MLA for Pelly
- In office 1964–1967
- Preceded by: Jim Barrie
- Succeeded by: Jim Barrie

MLA for Pelly
- In office 1971–1977
- Preceded by: Jim Barrie
- Succeeded by: Norm Lusney

Personal details
- Born: November 11, 1912 Stornoway, Saskatchewan
- Died: March 1977 (aged 64)
- Party: Co-operative Commonwealth Federation New Democrat

= Leonard Larson =

Canadian politician

Leonard Melvin Larson (November 11, 1912 - March 1977) was a farmer and political figure in Saskatchewan. He represented Pelly from 1964 to 1967 as a Co-operative Commonwealth Federation (CCF) member and from 1971 to 1977 as a New Democratic Party (NDP) member in the Legislative Assembly of Saskatchewan.

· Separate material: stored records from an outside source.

File: src/rtl/vga_fb_arbiter.sv
// vga_fb_arbiter
// Arbitrates one single-port 1bpp framebuffer RAM between the display scan,
// a full-buffer clear sequence and a small write FIFO fed by game logic.
// Display fetches own every 4th active pixel. All other cycles go to the clear
// sequence first and to the FIFO second. Pixel and sync outputs are delayed
// by two cycles so that they line up.
//
// state   | meaning
// --------+------------------------------------------------------------
// S_IDLE  | no clear running; free cycles drain the write FIFO
// S_CLEAR | writing zero to one cell per free cycle, FIFO drain paused
module vga_fb_arbiter #(
    parameter int FB_W       = 160,
    parameter int FB_H       = 120,
    parameter int ADDR_W     = 15,
    parameter int FIFO_DEPTH = 4      // power of 2, at least 2
) (
    input  logic              clk,
    input  logic              rst,
    input  logic [9:0]        sx,
    input  logic [9:0]        sy,
    input  logic              de,
    input  logic              hsync_in,
    input  logic              vsync_in,
    input  logic              wr_valid,
    input  logic [ADDR_W-1:0] wr_addr,
    input  logic              wr_data,
    output logic              wr_ready,
    input  logic              clr_start,
    output logic              clr_busy,
    output logic [ADDR_W-1:0] mem_addr,
    output logic              mem_we,
    output logic              mem_wdata,
    input  logic              mem_rdata,
    output logic              pix_on,
    output logic              de_out,
    output logic              hsync_out,
    output logic              vsync_out,
    output logic              frame_tick
);
    localparam int                CELLS   = FB_W * FB_H;
    localparam int                PTR_W   = $clog2(FIFO_DEPTH);
    localparam logic [ADDR_W-1:0] CELLS_A = ADDR_W'(CELLS);
    localparam logic [ADDR_W-1:0] LAST_A  = ADDR_W'(CELLS - 1);
    localparam logic [PTR_W:0]    DEPTH_C = (PTR_W + 1)'(FIFO_DEPTH);

    typedef enum logic {S_IDLE = 1'b0, S_CLEAR = 1'b1} state_t;

    state_t            r_state;
    state_t            w_state_next;
    logic [ADDR_W-1:0] r_clr_cnt;

    logic [ADDR_W-1:0] r_fifo_addr [FIFO_DEPTH];
    logic              r_fifo_data [FIFO_DEPTH];
    logic [PTR_W-1:0]  r_wptr;
    logic [PTR_W-1:0]  r_rptr;
    logic [PTR_W:0]    r_count;

    logic              r_fetch_d1;
    logic              r_cell;
    logic              r_pix;
    logic              r_de_d1;
    logic              r_de_d2;
    logic              r_hs_d1;
    logic              r_hs_d2;
    logic              r_vs_d1;
    logic              r_vs_d2;
    logic              r_tick;

    logic [7:0]        w_cell_x;
    logic [7:0]        w_cell_y;
    logic [ADDR_W-1:0] w_row_base;
    logic [ADDR_W-1:0] w_fetch_addr;
    logic              w_fetch;
    logic              w_clr_slot;
    logic              w_pop;
    logic              w_push;
    logic              w_full;
    logic              w_empty;
    logic              w_head_ok;
    logic              w_cell_next;
    logic [1:0]        w_unused;

    // Sub-cell row bits of sy never affect the cell address.
    assign w_unused = sy[1:0];

    assign w_cell_x = sx[9:2];
    assign w_cell_y = sy[9:2];
    assign w_fetch  = de && (sx[1:0] == 2'b00);

    // For the standard 160-cell-wide buffer, y*160 is built as y*128 + y*32.
    generate
        if (FB_W == 160) begin : g_row_shift
            assign w_row_base = (ADDR_W'(w_cell_y) << 7) + (ADDR_W'(w_cell_y) << 5);
        end else begin : g_row_mul
            assign w_row_base = ADDR_W'(w_cell_y) * ADDR_W'(FB_W);
        end
    endgenerate

    assign w_fetch_addr = w_row_base + ADDR_W'(w_cell_x);

    assign w_full     = (r_count == DEPTH_C);
    assign w_empty    = (r_count == '0);
    assign wr_ready   = !w_full;
    // A full FIFO refuses the push even if it pops in the same cycle.
    assign w_push     = wr_valid && !w_full;
    assign w_clr_slot = !w_fetch && (r_state == S_CLEAR);
    assign w_pop      = !w_fetch && (r_state == S_IDLE) && !w_empty;
    assign w_head_ok  = (r_fifo_addr[r_rptr] < CELLS_A);

    // Clear FSM state register
    always_ff @(posedge clk) begin
        if (rst) r_state <= S_IDLE;
        else     r_state <= w_state_next;
    end

    // Clear FSM next state: start on request, stop once the last cell is written
    always_comb begin
        w_state_next = r_state;
        case (r_state)
            S_IDLE:  if (clr_start) w_state_next = S_CLEAR;
            S_CLEAR: if (w_clr_slot && (r_clr_cnt == LAST_A)) w_state_next = S_IDLE;
            default: w_state_next = S_IDLE;
        endcase
    end

    // Clear FSM outputs
    always_comb begin
        clr_busy = (r_state == S_CLEAR);
    end

    // Clear address counter; fetch cycles stall it
    always_ff @(posedge clk) begin
        if (rst)                                  r_clr_cnt <= '0;
        else if ((r_state == S_IDLE) && clr_start) r_clr_cnt <= '0;
        else if (w_clr_slot)                      r_clr_cnt <= r_clr_cnt + ADDR_W'(1);
    end

    // Write FIFO pointers and occupancy
    always_ff @(posedge clk) begin
        if (rst) begin
            r_wptr  <= '0;
            r_rptr  <= '0;
            r_count <= '0;
        end else begin
            if (w_push) r_wptr <= r_wptr + PTR_W'(1);
            if (w_pop)  r_rptr <= r_rptr + PTR_W'(1);
            if (w_push && !w_pop)      r_count <= r_count + (PTR_W + 1)'(1);
            else if (!w_push && w_pop) r_count <= r_count - (PTR_W + 1)'(1);
        end
    end

    // Write FIFO storage; contents are meaningless until pushed, so no reset
    always_ff @(posedge clk) begin
        if (w_push) begin
            r_fifo_addr[r_wptr] <= wr_addr;
            r_fifo_data[r_wptr] <= wr_data;
        end
    end

    // RAM port mux: fetch, then clear, then FIFO head, else idle at address 0
    always_comb begin
        mem_addr  = '0;
        mem_we    = 1'b0;
        mem_wdata = 1'b0;
        if (w_fetch) begin
            mem_addr = w_fetch_addr;
        end else if (w_clr_slot) begin
            mem_addr = r_clr_cnt;
            mem_we   = 1'b1;
        end else if (w_pop) begin
            // Out-of-range heads are dropped: popped with the write suppressed.
            mem_addr  = r_fifo_addr[r_rptr];
            mem_we    = w_head_ok;
            mem_wdata = r_fifo_data[r_rptr];
        end
    end

    // Read data arrives the cycle after a fetch. The cell value is used
    // straight away so that the registered pixel lines up with de_d2.
    assign w_cell_next = r_fetch_d1 ? mem_rdata : r_cell;

    // Pixel and sync alignment pipeline; syncs reset to their inactive level
    always_ff @(posedge clk) begin
        if (rst) begin
            r_fetch_d1 <= 1'b0;
            r_cell     <= 1'b0;
            r_pix      <= 1'b0;
            r_de_d1    <= 1'b0;
            r_de_d2    <= 1'b0;
            r_hs_d1    <= 1'b1;
            r_hs_d2    <= 1'b1;
            r_vs_d1    <= 1'b1;
            r_vs_d2    <= 1'b1;
            r_tick     <= 1'b0;
        end else begin
            r_fetch_d1 <= w_fetch;
            r_cell     <= w_cell_next;
            r_pix      <= w_cell_next & r_de_d1;
            r_de_d1    <= de;
            r_de_d2    <= r_de_d1;
            r_hs_d1    <= hsync_in;
            r_hs_d2    <= r_hs_d1;
            r_vs_d1    <= vsync_in;
            r_vs_d2    <= r_vs_d1;
            r_tick     <= (sx == '0) && (sy == '0);
        end
    end

    assign pix_on     = r_pix;
    assign de_out     = r_de_d2;
    assign hsync_out  = r_hs_d2;
    assign vsync_out  = r_vs_d2;
    assign frame_tick = r_tick;

endmodule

He was born on a farm near Stornoway, Saskatchewan. Larson helped found the Kamsack Credit Union and the Kamsack Community Clinic. He also served as chairman of the local school board, as an officer of the Saskatchewan Wheat Pool and as a member of the Saskatchewan Farmers' Union. Larson ran unsuccessfully for the Yorkton seat in the Canadian House of Commons in the federal elections of 1962 and 1963. He was defeated by Jim Barrie when he ran for reelection to the Saskatchewan assembly in 1967. He died in office at the age of 64.